Photos by AP/Christopher Brown

Photo composite of Stephen Harper at a rally in Burlington, Ontario, on Jan. 17, 2006.

Jan. 25, 2006 | So maybe you've heard, Canada just got less cool. For some reason (which I'll try to explain) we've gone and elected a guy who's been studying the Reagan playbook all his political life, a Western-bred neocon who'd fit right into the Bush Cabinet (except for the turtleneck, which I'll also try to explain).

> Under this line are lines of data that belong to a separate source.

==> config.mk <==
export PLATFORM = sky130hd
export DESIGN_NAME = sysref_output_state_control
export DESIGN_NICKNAME = d
export VERILOG_FILES = /design/src/logic/sysref_out_lane.v /design/src/logic/sysref_output_state_control.v
export VERILOG_INCLUDE_DIRS = /design/src /design/src/pkg
export SDC_FILE = /design/constraint.sdc
export NUM_CORES = 1
export LEC_CHECK = 0
export BUFFER_PORTS_ARGS = -buffer_cell sky130_fd_sc_hd__buf_4
export CORE_MARGIN = 2
export CORE_UTILIZATION = 30
export DETAILED_ROUTE_END_ITERATION = 8
export HOLD_SLACK_MARGIN = 0.1
export PLACE_DENSITY_LB_ADDON = 0.08
export SLEW_MARGIN = 20
export SYNTH_ARGS = -nofsm -noshare
export SYNTH_HDL_FRONTEND = slang
export SYNTH_SLANG_ARGS = --single-unit
==> constraint.sdc <==
create_clock -name sys_clk -period 1.4 [get_ports sys_clk]
set_input_delay 0.28 -clock sys_clk [delete_from_list [all_inputs] [get_ports sys_clk]]
set_output_delay 0.28 -clock sys_clk [all_outputs]
set_load 0.02 [all_outputs]
==> src/pkg/sysref_out_defines.vh <==
// constants for the sysref output state control block
`ifndef SYSREF_OUT_DEFINES_VH
`define SYSREF_OUT_DEFINES_VH
// number of sysref outputs
`define NUM_OUTS 4
// output format codes {format_hi_sel, format_sel}
`define FMT_LVDS 2'b00
`define FMT_LVPECL 2'b01
`define FMT_RSVD 2'b10
`define FMT_HCSL 2'b11
// amplitude codes
`define AMP_350 2'b00
`define AMP_750 2'b01
`define AMP_1000A 2'b10
`define AMP_1000B 2'b11
// amplitude level codes presented to the driver
`define LVL_350 2'b00
`define LVL_750 2'b01
`define LVL_1000 2'b10
`define LVL_NONE 2'b11
// reset values
`define RST_AMP 2'b01
`define RST_BIT 1'b0
// leg drive states: low, high, crosspoint, toggling
`define LEG_LOW 2'b00
`define LEG_HIGH 2'b01
`define LEG_XPT 2'b10
`define LEG_SWITCH 2'b11
// per-output state codes
`define ST_IDLE 2'b00
`define ST_RUN 2'b01
`define ST_OFF 2'b10
`endif

==> src/logic/sysref_out_lane.v <==
// one sysref output lane: configuration registers and drive state
`timescale 1ns/1ns
`include "sysref_out_defines.vh"
module sysref_out_lane (
  input wire sys_clk,
  input wire srst,
  input wire cfgWrite,
  input wire cfgBiasSel,
  input wire [1:0] cfgAmp,
  input wire cfgPowerdown,
  input wire cfgFormatHi,
  input wire cfgFormat,
  input wire cfgGate,
  input wire biasKind,
  input wire globalPd,
  input wire rearm,
  input wire refRise,
  output reg outBiasSel,
  output reg [1:0] ampSel,
  output reg outPowerdown,
  output reg formatHiSel,
  output reg formatSel,
  output reg outGate,
  output reg [1:0] trueLeg,
  output reg [1:0] compLeg,
  output reg [1:0] ampLevel,
  output reg ampReserved,
  output reg fmtReserved,
  output reg driverOn
);
  // ----------------------------------------
  // lane state
  // ----------------------------------------
  reg [1:0] state;
  reg [1:0] next_state;
  reg [1:0] next_true;
  reg [1:0] next_comp;
  reg [1:0] next_level;
  wire [1:0] fmt = {formatHiSel, formatSel};
  wire isLvds = (fmt == `FMT_LVDS);
  wire active = ~outPowerdown & outGate & ~globalPd;

  // own copy of every per-output field
  always @(posedge sys_clk) begin
    if (srst) begin
      outBiasSel <= `RST_BIT;
      ampSel <= `RST_AMP;
      outPowerdown <= `RST_BIT;
      formatHiSel <= `RST_BIT;
      formatSel <= `RST_BIT;
      outGate <= `RST_BIT;
    end else if (cfgWrite) begin
      outBiasSel <= cfgBiasSel;
      ampSel <= cfgAmp;
      outPowerdown <= cfgPowerdown;
      formatHiSel <= cfgFormatHi;
      formatSel <= cfgFormat;
      outGate <= cfgGate;
    end
  end

  // idle waits for the first reference edge; run keeps switching
  always @* begin
    next_state = state;
    case (state)
      `ST_IDLE: begin
        if (!active) begin
          next_state = `ST_OFF;
        end else if (refRise && !(isLvds && outBiasSel)) begin
          next_state = `ST_RUN;
        end
      end
      `ST_RUN: begin
        if (!active) begin
          next_state = `ST_OFF;
        end else if (isLvds && outBiasSel) begin
          // blocking an lvds lane mid-run drops it back to a static idle
          next_state = `ST_IDLE;
        end
      end
      `ST_OFF: begin
        // leaving power-down goes back to idle, never straight to switching
        if (active) begin
          next_state = `ST_IDLE;
        end
      end
      default: next_state = `ST_OFF;
    endcase
    if (rearm && active) begin
      next_state = `ST_IDLE;
    end
  end

  // leg drive decode
  always @* begin
    next_true = `LEG_LOW;
    next_comp = `LEG_HIGH;
    if (outPowerdown || !outGate || globalPd || next_state == `ST_OFF) begin
      next_true = `LEG_LOW;
      next_comp = `LEG_HIGH;
    end else if (next_state == `ST_RUN && !(isLvds && outBiasSel)) begin
      next_true = `LEG_SWITCH;
      next_comp = `LEG_SWITCH;
    end else if (isLvds && biasKind) begin
      next_true = `LEG_XPT;
      next_comp = `LEG_XPT;
    end else begin
      next_true = `LEG_LOW;
      next_comp = `LEG_HIGH;
    end
  end

  // amplitude decode; lvds upper codes are flagged, not driven
  always @* begin
    case (ampSel)
      `AMP_350: next_level = `LVL_350;
      `AMP_750: next_level = `LVL_750;
      `AMP_1000A: next_level = isLvds ? `LVL_NONE : `LVL_1000;
      `AMP_1000B: next_level = isLvds ? `LVL_NONE : `LVL_1000;
      default: next_level = `LVL_NONE;
    endcase
    if (outPowerdown) begin
      next_level = `LVL_NONE;
    end
  end

  // registered outputs
  always @(posedge sys_clk) begin
    if (srst) begin
      state <= `ST_OFF;
      trueLeg <= `LEG_LOW;
      compLeg <= `LEG_HIGH;
      ampLevel <= `LVL_NONE;
      ampReserved <= 1'b0;
      fmtReserved <= 1'b0;
      driverOn <= 1'b0;
    end else begin
      state <= next_state;
      trueLeg <= next_true;
      compLeg <= next_comp;
      ampLevel <= next_level;
      ampReserved <= isLvds & ampSel[1] & ~outPowerdown;
      fmtReserved <= (fmt == `FMT_RSVD) & ~outPowerdown;
      driverOn <= ~outPowerdown & ~globalPd;
    end
  end
endmodule

==> src/logic/sysref_output_state_control.v <==
// top of the sysref output state control: shared bias, global power-down, four lanes
`timescale 1ns/1ns
`include "sysref_out_defines.vh"
// Function
// dc bias with bias select clear idles lvds low/high and switches from the first reference rising edge.
// dc bias with bias select set holds lvds static low/high through sysref events.
// ac bias with bias select clear idles both legs at the crosspoint and switches from the first rising edge.
// ac bias with bias select set holds both legs at the crosspoint through sysref events.
// the bias select has no effect on lvpecl outputs and resets to zero.
// amplitude resets to 01, lvpecl maps codes to 350/750/1000/1000 mV, lvds upper codes are reserved.
// per-output power-down overrides format, gate and amplitude and resets to powered up.
// format pair decodes 00 lvds, 01 lvpecl, 11 ac-hcsl, 10 reserved, both reset to zero.
// gate clear holds the output disabled low, gate set enables it, reset clear.
// software pulses global power-down after setting ac bias to move legs to the crosspoint.
// software repeats the global power-down pulse after sysref generation stops.
// global power-down set powers down all sysref blocks, clear powers them up, resets to zero.
// each output owns its field copies and all outputs share the bias kind.
// the falling edge of global power-down re-arms lvds outputs to the idle state.
module sysref_output_state_control #(
  parameter NOUT = `NUM_OUTS
) (
  input wire sys_clk,
  input wire srst,
  input wire sysrefIn,
  input wire biasKindWrite,
  input wire biasKindIn,
  input wire globalPdWrite,
  input wire globalPdIn,
  input wire [NOUT-1:0] laneWrite,
  input wire [NOUT-1:0] cfgBiasSel,
  input wire [2*NOUT-1:0] cfgAmp,
  input wire [NOUT-1:0] cfgPowerdown,
  input wire [NOUT-1:0] cfgFormatHi,
  input wire [NOUT-1:0] cfgFormat,
  input wire [NOUT-1:0] cfgGate,
  output reg biasKind,
  output reg sysrefGlobalPd,
  output wire [NOUT-1:0] outBiasSel,
  output wire [2*NOUT-1:0] ampSel,
  output wire [NOUT-1:0] outPowerdown,
  output wire [NOUT-1:0] formatHiSel,
  output wire [NOUT-1:0] formatSel,
  output wire [NOUT-1:0] outGate,
  output wire [2*NOUT-1:0] sysrefOutTrue,
  output wire [2*NOUT-1:0] sysrefOutComplement,
  output wire [2*NOUT-1:0] ampLevel,
  output wire [NOUT-1:0] ampReserved,
  output wire [NOUT-1:0] fmtReserved,
  output wire [NOUT-1:0] driverOn,
  output reg sysrefActive
);
  // ----------------------------------------
  // reference input synchroniser
  // ----------------------------------------
  reg refMeta;
  reg refSyncA;
  reg refSyncB;
  reg refLevel;
  reg refRise;
  reg rearm;

  // a change counts once the second and third stages agree
  always @(posedge sys_clk) begin
    if (srst) begin
      refMeta <= 1'b0;
      refSyncA <= 1'b0;
      refSyncB <= 1'b0;
      refLevel <= 1'b0;
      refRise <= 1'b0;
    end else begin
      refMeta <= sysrefIn;
      refSyncA <= refMeta;
      refSyncB <= refSyncA;
      if (refSyncA == refSyncB) begin
        refLevel <= refSyncB;
      end
      refRise <= (refSyncA == refSyncB) & refSyncB & ~refLevel;
    end
  end

  // ----------------------------------------
  // shared controls
  // ----------------------------------------
  // global power-down falling edge produces the crosspoint re-arm pulse
  always @(posedge sys_clk) begin
    if (srst) begin
      biasKind <= `RST_BIT;
      sysrefGlobalPd <= `RST_BIT;
      rearm <= 1'b0;
      sysrefActive <= 1'b0;
    end else begin
      if (biasKindWrite) begin
        biasKind <= biasKindIn;
      end
      if (globalPdWrite) begin
        sysrefGlobalPd <= globalPdIn;
      end
      // one-cycle pulse; relies on software pulsing per
      rearm <= globalPdWrite & sysrefGlobalPd & ~globalPdIn;
      sysrefActive <= ~sysrefGlobalPd & refLevel;
    end
  end

  // ----------------------------------------
  // output lanes
  // ----------------------------------------
  genvar i;
  generate
    for (i = 0; i < NOUT; i = i + 1) begin : lane
      sysref_out_lane u_lane (
        .sys_clk(sys_clk),
        .srst(srst),
        .cfgWrite(laneWrite[i]),
        .cfgBiasSel(cfgBiasSel[i]),
        .cfgAmp(cfgAmp[2*i+1:2*i]),
        .cfgPowerdown(cfgPowerdown[i]),
        .cfgFormatHi(cfgFormatHi[i]),
        .cfgFormat(cfgFormat[i]),
        .cfgGate(cfgGate[i]),
        .biasKind(biasKind),
        .globalPd(sysrefGlobalPd),
        .rearm(rearm),
        .refRise(refRise),
        .outBiasSel(outBiasSel[i]),
        .ampSel(ampSel[2*i+1:2*i]),
        .outPowerdown(outPowerdown[i]),
        .formatHiSel(formatHiSel[i]),
        .formatSel(formatSel[i]),
        .outGate(outGate[i]),
        .trueLeg(sysrefOutTrue[2*i+1:2*i]),
        .compLeg(sysrefOutComplement[2*i+1:2*i]),
        .ampLevel(ampLevel[2*i+1:2*i]),
        .ampReserved(ampReserved[i]),
        .fmtReserved(fmtReserved[i]),
        .driverOn(driverOn[i])
      );
    end
  endgenerate
endmodule

== Word level (Yosys, flattened, before mapping) ==
Cells that the tools add are included.

* Bits of input ports: 39
* Flip-flop bits (word level): 81

* Reductions and logical operators: 68
* Eq/ne operators: 33
* Multiplexer cells: 52
* Bitwise logic cells: 36

{| class="wikitable"
|+ Operator list
! operator !! number
|-
| $mux 2 || 40
|-
| $pmux 2 s3 || 8
|-
| $eq 2x2->1 const B || 20
|-
| $and 1x1->1 || 29
|-
| $eq 2x1->1 const B || 12
|-
| $logic_not 2->1 || 12
|-
| $reduce_or 2->1 || 12
|-
| $logic_and 1x1->1 || 20
|-
| $logic_or 1x1->1 || 12
|-
| $reduce_or 3->1 || 4
|-
| $logic_not 1->1 || 8
|-
| $not 1->1 || 7
|-
| $mux 1 || 4
|-
| $eq 1x1->1 || 1
|}

== Longest topological paths before layout ==
* Depth in word-level cells: 11
* Mapped depth: 5
* Gate-level depth less buffers: 4

== Hierarchy ==
A second synthesis with hierarchy kept.

* Cell total of the unflattened synthesis: 239
* Area total of the unflattened synthesis: 2616.3 um2

{| class="wikitable"
|+ Modules (own cells, without submodules)
! module !! area each (um2) !! cells each !! instances
|-
| sysref_out_lane || 578.1 || 54 || 4
|-
| sysref_output_state_control || 304.0 || 23 || 1
|}

== Least setup slack after synthesis ==
Ideal clock, no wire load.

* Path kind: flip-flop to flip-flop
* Start point: register sysrefGlobalPd
* End point: register lane[3].u_lane.compLeg[0]
* Cell stages (with the launch flop): 5
* Arrival: 1.190 ns
* Path buffers: 1
* Setup slack: 0.082 ns
* Period minus slack after synthesis: 1.318 ns
* Cell sequence: dfxtp_1 > buf_6 > nor3_4 > o211ai_1 > or3b_1

* Longest elaborated chain between the ends: 8

{| class="wikitable"
|+ RTL lines
! item !! RTL line !! source
|-
| from (decl) || sysref_output_state_control.v:37 || <nowiki>output reg sysrefGlobalPd,</nowiki>
|-
| from (signal assigned) || sysref_output_state_control.v:88 || <nowiki>sysrefGlobalPd <= `RST_BIT;</nowiki>
|-
| from (signal assigned) || sysref_output_state_control.v:96 || <nowiki>sysrefGlobalPd <= globalPdIn;</nowiki>
|-
| $not 1->1 || sysref_out_lane.v:41 || <nowiki>wire active = ~outPowerdown & outGate & ~globalPd;</nowiki>
|-
| $and 1x1->1 || sysref_out_lane.v:41 ||
|-
| $mux 2, on equally long branches || sysref_out_lane.v:83, sysref_out_lane.v:67, sysref_out_lane.v:74 ||
|-
| $pmux 2 s3 || sysref_out_lane.v:65 || <nowiki>case (state)</nowiki>
|-
| $mux 2 || sysref_out_lane.v:89 || <nowiki>if (rearm && active) begin</nowiki>
|-
| $eq 2x1->1 (no source line) or $eq 2x2->1 (tied branches) || -- ||
|-
| $logic_and 1x1->1 or $logic_or 1x1->1 (tied branches) || -- ||
|-
| $reduce_or 3->1 (no source line) * || -- ||
|-
| to (signal assigned) || sysref_out_lane.v:132 || <nowiki>compLeg <= `LEG_HIGH;</nowiki>
|-
| to (signal assigned) || sysref_out_lane.v:140 || <nowiki>compLeg <= next_comp;</nowiki>
|-
| to (decl) || sysref_out_lane.v:25 || <nowiki>output reg [1:0] compLeg,</nowiki>
|}

Mark *: on every way between the ends. The rest lies on a longest branch, timed or not.
A chain may end at the register's enable or synchronous reset.

== Worst setup path in the final report ==
* Start point: register sysrefGlobalPd
* End point: output sysrefGlobalPd

No word-level cell between the ends.

==> metrics <==
largest net degree at the start of global routing=32; # rows=35; gr ovfl total=0; Fin Setup TNS=0 ns; EDFF count, synth=0; CTS tree=built; Primary FF master, synth=dfxtp_1; CTS Sinks=77; crit path max-delay cell type=dfxtp_4; Die X-Extent=102 µm; WL per Instance=12.9 µm; Leak=0.00171 µW; RSZ-0062 raised after global routing=no; CP peak stage delay=0.37 ns; Core Area=9240 µm²; internal power=3480 µW; worst hold path type=in2reg; Setup WS pre-CTS=0.0699 ns; drt first pass iters=4; power per cell area=1220 nW/µm²; fmax=742 MHz; CTS Buf Count=9; register area share after synthesis=0.540; CP required=1.12 ns; Mapped Nets=314; relative slew slack=0.751; commonest non-fill, non-tap cell in the layout=buf_4; first-pass GRT wire length=9.76 mm; Root Buffer=clkbuf_8; CP top delay family=flip-flops; Reg power frac=0.510; Die ar.=10,300 µm²; final setup violating endpoints=0; worst path cell trace=buf_6, buf_6, buf_6; H-tree Lvls=3; Mean Syn Cell Area=10.4 µm²; Die Ht=102 µm; vias in the first global route=1,986; maxcap violations=0; Worst Path Buf+Inv=3; crit path launch type=flip-flop; I/O Buffers=105; detailed-route via count=2,057; nature of the critical path endpoint=output port; clk_skew=0.0110 ns; Mapped Area=2850 µm²; Final Max Slew Viols=0; Final period util=0.963; gpl congestion=0.737; cell mode on critical path=buf_6; mean number of vias per cell=4.21; DRT antenna net count=0; asr flop ratio synth=0; Skew-Pair Late Insertion Delay=0.34 ns; Tmin final=1.35 ns; IO Count=106; Worst Max-Slew Pin Slew=0.372 ns; status=finished clean; diode count=0; area delta synth->final=32.8%; Yosys reg bits=77; final wirelength=6.31 mm; share of power burned in the clock network=0.363; Synth Instances=274; Sw Share=0.248; Worst Path Class, Setup=reg2out; final hold viol count=0; synth warn=0; Initial Util=0.309; Clock transition at path regs=0.08 ns; Switch Pwr=1150 µW; VDD IR max=506 µV; HPWL after DPL=4.62 mm; fin nets=396; Netlist cell types=37; Clock Tree Buf Depth=2; combinational power share=0.127; layout cells sized above 1=0.389; Critical Path AT=1.07 ns; crit-path max FO=5; setup ws final=0.0515 ns; DRC viols=0; most frequent cells in the layout=115 x buf_4, 75 x dfxtp_1, 43 x nor2_1; DRT iter0 DRCs=35; initial antenna violation count=0; gr usage total=0.125
-- synth_stat cells, types with 3 or more instances --
cell type / number / share of area
a211o_1: 4 / 0.012
nor4b_1: 4 / 0.012
and3_1: 3 / 0.0066
nor2b_1: 10 / 0.022
dfxtp_1: 77 / 0.54
nor3_4: 3 / 0.017
or3b_1: 3 / 0.0092
mux2i_1: 27 / 0.095
buf_4: 36 / 0.095
nor2_1: 43 / 0.057
o21ai_0: 6 / 0.011
buf_2: 5 / 0.0088
clkbuf_1: 3 / 0.0039
nand2_1: 12 / 0.016
or3_1: 5 / 0.011
nor3_1: 4 / 0.0070
-- layout make-up --
| type | count | area, µm² |
|---|---|---|
| multi-input combinational | 148 | 972 |
| tap | 129 | 161 |
| clock buffer | 11 | 151 |
| fill | 949 | 5450 |
| inverter | 1 | 3.75 |
| timing repair buffer | 119 | 907 |
| sequential | 77 | 1550 |
| clock inverter | 4 | 47.5 |
-- power groups by stage --
stage          combinational, µW  sequential (µW)  clock [µW]
6_report                     588             2360        1680
3_5_place_dp                 587             2410           0
3_3_place_gp                 584             2410           0
4_1_cts                      595             2360        1750
5_1_grt                      637             2370        1850
2_1_floorplan                333             2440           0
-- registers in the layout (all words and copies together) (netlist names), 8 cells and up --
name	cells
lane.u_lane.ampLevel	8
lane.u_lane.ampSel	8
lane.u_lane.compLeg	8
lane.u_lane.state	8
-- final timing paths --
| path | startpoint | endpoint | slack, ns | cells after the start |
|---|---|---|---|---|
| worst max register to register | lane[3].u_lane.outBiasSel$_SDFFE_PP0P_ | lane[3].u_lane.compLeg[0]$_SDFF_PP1_ | 0.08 | 3 |
| worst min register to register | refLevel$_SDFFE_PP0N_ | refRise$_SDFF_PP0_ | 0.44 | 1 |
| worst min-delay path | cfgAmp[6] | lane[3].u_lane.ampSel[0]$_SDFFE_PP1P_ | 0.13 | 2 |
| worst max-delay path | sysrefGlobalPd$_SDFFE_PP0P_ | sysrefGlobalPd | 0.05 | 3 |
-- what timing repair did --
action | CTS | global route
resized for setup | 6 | 0
hold endpoints to repair | 1 | 0
hold buffers | 1 | 0
setup endpoints to repair | 2 | 1
buffers inserted | 0 | 1
-- per-layer routing --
metal | routed length, µm | share of wire | GRT usage | vias to the layer above
met5 | 0 | 0 | 0 | -
met4 | 112 | 0.018 | 0.0561 | 0
met3 | 349 | 0.055 | 0.0352 | 9
met2 | 2830 | 0.45 | 0.190 | 59
met1 | 3020 | 0.48 | 0.165 | 936
li1 | - | - | - | 1053
-- metrics by stage --
step | std cells | cell area, µm² | hold WS (ns) | power [µW] | util
detailed placement | 472 | 3560 | 0.433 | 3000 | 0.385
global placement | 472 | 3560 | 0.433 | 3000 | 0.385
global route | 489 | 3790 | 0.121 | 4860 | 0.410
CTS | 488 | 3780 | 0.119 | 4700 | 0.409
finish | 489 | 3790 | 0.132 | 4630 | 0.410
floorplan | 274 | 2850 | 0.347 | 2770 | -
-- kinds of logic (layout without fill, tap and decap cells) --
kind of cell               after synthesis  after routing  share of synthesized area
and+or+nand+nor                         97             97                      0.181
muxes                                   27             27                     0.0947
AOI/OAI and AO/OA                       23             23                     0.0609
buffers and inverters                   49            135                      0.119
adders and majority gates                1              1                    0.00438
DFF                                     77             77                      0.540
Power figures use the tool's default switching activity.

Most of the time, Canada is ruled by a party that Canadians are unashamed to call the Liberals. But now the new prime minister is Stephen Harper, leader of the Conservative Party. Dubya's gang has every reason to claim him as one of their own. Many of Harper's closest advisors adhere to the same Straussian philosophy that inspires the fevered manipulations of Karl Rove and company. Harper is against gay marriage, pro missile shield, is eager to scuttle Kyoto, and would have sent Canadian troops to Iraq. In fact, in 2003 when then Liberal Prime Minister Jean Chretien refused to join Bush's "coalition of the willing," Harper, then the opposition leader in Parliament, published a letter in the Wall Street Journal calling that a "serious mistake" and apologizing. (Some here called that treason, but never mind. And I'll get to the turtleneck shortly.)

By that point Harper had made a kind of toastmaster's skit out of slagging his country while embracing the American way. Sample: "Canada appears content to become a second-tier socialistic country, boasting ever more loudly about its economy and social services to mask its second-rate status."

And by that point he was well along in his avowed effort to build a new Canadian right-wing base upon (this may sound familiar) gun rights lobbies, anti-choice crusaders, fundamentalist churches and other social conservative groups. In this election, for example, Harper's Conservatives drew a couple of candidates from Canada's wing of Focus on the Family, Dr. James Dobson's hard-right evangelical organization.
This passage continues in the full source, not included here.